In my body, mind and spirit, I am feeling September. Even though there is not yet a seasonal change here in Belize, I feel an internal shift. I know that soon it will become drier, the temperature will turn slightly cooler, and the season for mangoes and avocados will end. I am also aware of how I continue to experience New York time; the expectations of fall, the return to school, and the transition from late summer still live in me. Combined with the intense energy of Saturday’s full moon in Pisces, which I am still processing, I find myself in a slightly restless and subtly anxious mood. I am taking a lot in. Knowing that this is passing through, I am at once engaging this space and surrendering to it.
My spiritual practice has shifted as well, as I adjust to the energies within and around me. I have been here for almost three months, and while I feel very settled in some ways, I feel less so in others. I have lost ten pounds since I’ve been here, as I am experiencing less stress and the healing nourishment of sunshine and fresh fruits and vegetables. Being closer to nature is wonderful, as is having the time and space to relax, rest, and live at my own pace. At the same time, I am still navigating the confusing process of getting work authorization, which is unclear and somewhat bureaucratic, and trying to balance my own sense of urgency with the way things are done here in Belize (folks are not pressed).

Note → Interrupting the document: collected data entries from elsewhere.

What follows belongs to an exercise in optimizing a design on an open flow for small area; a production flow would make more cautious choices. Function was checked by simulation only, so behaviour that the tests miss may differ from the original. Power figures rest on the tool's default switching activity, not on a simulated workload.

==> inputs of job 2773 <==
==> flow/design.v <==
`timescale 1ns/1ns
module game_core (
    input  logic        clk,
    input  logic        reset,
    input  logic        start_btn,
    input  logic        player_detected,
    input  logic [8:0]  player_x,
    output logic [2:0]  game_state,
    output logic [9:0]  score,
    output logic [5:0]  timer_sec,
    output logic        invincible,
    output logic [71:0] enemy_x,
    output logic [71:0] enemy_y,
    output logic [7:0]  enemy_active
);
    localparam logic [2:0] ST_WAIT = 3'd0, ST_PLAY = 3'd1, ST_FILTER = 3'd2,
                           ST_CAPTURE = 3'd3, ST_SEND = 3'd4;
    logic        btn_prev;
    logic [4:0]  cyc;         
    logic [4:0]  spawn_cnt;   
    logic [15:0] lfsr;
    logic [2:0]  spawn_idx;
    logic [4:0]  inv_cnt;     
    logic [6:0]  sc;          
    logic [4:0]  tm;          
    assign score     = {3'b000, sc};
    assign timer_sec = {1'b0, tm};
    logic [8:0]  ex [8];
    logic [5:0]  ey [8];      
    wire play  = (game_state == ST_PLAY);
    wire wait_ = (game_state == ST_WAIT);
    wire start_edge = start_btn & ~btn_prev;
    wire move = cyc[0] ^ timer_sec[0];
    wire cyc0 = (cyc == 5'd0);
    wire band_slow = (timer_sec > 6'd20) || (timer_sec == 6'd20 && cyc0);
    wire band_fast = (timer_sec < 6'd10) || (timer_sec == 6'd10 && !cyc0);
    logic [3:0] active_cnt;
    always_comb begin
        active_cnt = '0;
        for (int i = 0; i < 8; i++) active_cnt = active_cnt + enemy_active[i];
    end
    wire cnt_ok = band_slow ? (spawn_cnt[4]) :
                  band_fast ? (spawn_cnt[4] | spawn_cnt[3] | (spawn_cnt[2] & (spawn_cnt[1] | spawn_cnt[0]))) :
                              (spawn_cnt[4] | spawn_cnt[3]);
    wire cap_ok = band_slow ? (active_cnt < 4'd3) :
                  band_fast ? (active_cnt < 4'd8) : (active_cnt < 4'd5);
    wire spawn_try = play & cnt_ok & cap_ok;
    wire [8:0] lv = lfsr[8:0];
    wire [8:0] spawn_x = (lv >= 9'd305) ? (lv - 9'd305) : lv;
    wire collision_event = (inv_cnt == 5'd16);
    logic pass_event;
    always_comb begin
        pass_event = 1'b0;
        for (int i = 0; i < 8; i++)
            if (enemy_active[i] && ey[i] == 6'd53) pass_event = 1'b1;
        pass_event = pass_event & ~move;
    end
    wire [4:0] ph  = player_x[8:4];
    wire [3:0] pl  = player_x[3:0];
    wire [4:0] php = ph + 5'd1;
    wire [4:0] phm = ph - 5'd1;
    logic hit;
    always_comb begin
        hit = 1'b0;
        for (int i = 0; i < 8; i++) begin
            if (enemy_active[i] && ey[i] >= 6'd49 && ey[i] <= 6'd56 &&
                ((ex[i][8:4] == ph) ||
                 (ex[i][8:4] == phm && ph != 5'd0  && pl < ex[i][3:0]) ||
                 (ex[i][8:4] == php && ph != 5'd31 && pl > ex[i][3:0])))
                hit = 1'b1;
        end
        hit = hit & player_detected;
    end
    assign invincible = (inv_cnt != 5'd0);
    always_ff @(posedge clk or posedge reset) begin
        if (reset) btn_prev <= 1'b0;
        else       btn_prev <= start_btn;
    end
    always_ff @(posedge clk or posedge reset) begin
        if (reset) begin
            game_state <= ST_WAIT;
        end else begin
            case (game_state)
                ST_WAIT:    if (start_edge) game_state <= ST_PLAY;
                ST_PLAY:    if (timer_sec == 6'd0) game_state <= ST_FILTER;
                ST_FILTER:  if (start_edge) game_state <= ST_CAPTURE;
                ST_CAPTURE: if (start_edge) game_state <= ST_SEND;
                ST_SEND:    if (start_edge) game_state <= ST_WAIT;
                default:    game_state <= ST_WAIT;
            endcase
        end
    end
    always_ff @(posedge clk or posedge reset) begin
        if (reset) begin
            cyc <= '0;
            tm  <= 5'd30;
        end else if (wait_) begin
            cyc <= '0;
            tm  <= 5'd30;
        end else if (play) begin
            if (cyc[4]) begin
                cyc <= '0;
                if (tm != 5'd0) tm <= tm - 5'd1;
            end else begin
                cyc <= cyc + 5'd1;
            end
        end
    end
    always_ff @(posedge clk or posedge reset) begin
        if (reset) begin
            inv_cnt <= '0;
        end else if (!play) begin
            inv_cnt <= '0;
        end else if (hit && inv_cnt == 5'd0) begin
            inv_cnt <= 5'd16;
        end else if (inv_cnt != 5'd0) begin
            inv_cnt <= inv_cnt - 5'd1;
        end
    end
    always_ff @(posedge clk or posedge reset) begin
        if (reset) begin
            sc <= '0;
        end else if (wait_) begin
            sc <= '0;
        end else if (play) begin
            if (collision_event) begin
                if (sc != 7'd0) sc <= sc - 7'd1;
            end else if (pass_event) begin
                sc <= sc + 7'd1;
            end
        end
    end
    always_ff @(posedge clk or posedge reset) begin
        if (reset) begin
            spawn_cnt <= '0;
            lfsr      <= 16'hACE1;
            spawn_idx <= '0;
        end else if (wait_) begin
            spawn_cnt <= '0;
        end else if (play) begin
            if (spawn_try) begin
                spawn_cnt <= '0;
                lfsr      <= {lfsr[14:0], lfsr[15] ^ lfsr[13] ^ lfsr[12] ^ lfsr[10]};
                spawn_idx <= spawn_idx + 3'd1;
            end else if (!spawn_cnt[4]) begin
                spawn_cnt <= spawn_cnt + 5'd1;
            end
        end
    end
    for (genvar i = 0; i < 8; i++) begin : g_enemy
        wire spawn_here = spawn_try && spawn_idx == i && !enemy_active[i];
        always_ff @(posedge clk or posedge reset) begin
            if (reset) begin
                ex[i]           <= '0;
                ey[i]           <= '0;
                enemy_active[i] <= 1'b0;
            end else if (wait_) begin
                ey[i]           <= '0;
                enemy_active[i] <= 1'b0;
            end else if (play) begin
                if (spawn_here) begin
                    ex[i]           <= spawn_x;
                    ey[i]           <= '0;
                    enemy_active[i] <= 1'b1;
                end else if (move && enemy_active[i]) begin
                    ey[i] <= ey[i] + 6'd1;
                    if (ey[i] == 6'd60) enemy_active[i] <= 1'b0;
                end
            end
        end
        assign enemy_x[9*i +: 9] = ex[i];
        assign enemy_y[9*i +: 9] = {1'b0, ey[i], 2'b00};
    end
endmodule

I continue to look to my morning routine to provide grounding and centering as I start my day. Here are the elements I’m incorporating as of late:
Tea. For the past three weeks I have been drinking organic green tea instead of coffee in the morning. I hadn’t actually planned on doing this. I was given some delicious tea by Jamaul and just got into it. Even though it still has caffeine, I noticed how much less jittery I felt, and realized that I had basically been drinking a whole French press of coffee by myself every morning. Yeah, not helpful in taking the edge off. And green tea is good for you and stuff. I love the ritual of preparing tea and find it very grounding.
Tarot. I am still working with the New Orleans Voodoo Tarot deck and loving it. I usually work with the cards while I am waiting for the water to boil for tea. For a while I was shuffling the deck every day and pulling one card to reflect on, but lately I’ve been pulling a card without shuffling to better acquaint myself with the deck. I also switched it up so that I’m not just pulling the same cards over and over and working with the same themes. The cards have been super helpful in focusing my energy, and the deck really resonates with me as I have been practicing elements of Voodoo for years.
Journaling. I’ve been journaling a lot lately as so much was coming through around the full moon. I’ve been keeping a journal since I was a kid and had stopped writing for a while at the beginning of the year, probably because I was feeling overwhelmed and having trouble finding the language to describe what I was experiencing. Since I moved to Belize I have made the effort to write regularly, and have rediscovered how journaling around my experience actually guides me to find the language. It’s reconnected me with my love of writing and led me to keep this blog going. I feel myself returning to a more regular writing practice. It’s also been really important for me to have a place to express and process my thoughts and feelings about the move. Sometimes it feels like everything is happening all at once. Journaling helps me to pause and tune in and just be still for a minute.
Yoga. This morning I did my first sun salutation since I moved to Belize (don’t judge). After waking up feeling anxious I decided to get over myself, pull out my dusty-ass yoga mat from the closet, and get up in that tadasana. It immediately brought me into my body, which is what I’ve really been needing since I’m so often in my head. I’ve been practicing yoga on and off for years, and just those five minutes this morning were restorative and inspired me to get back into a regular practice. Maybe the gentle discipline is what I need right now.
I’m still feeling the surge of creative energy generated by the full moon, and am trying to use and carry that into this next phase of…. whatever’s next. That’s where I am right now, on the verge of something. I am having wonderful ideas and acting on them, initiating connections with people, really committing to developing and brainstorming and following through. I’m more excited and activated than I’ve been in a long time. Which makes it all the more important for me to have a practice that grounds and centers me amidst the beautiful chaos.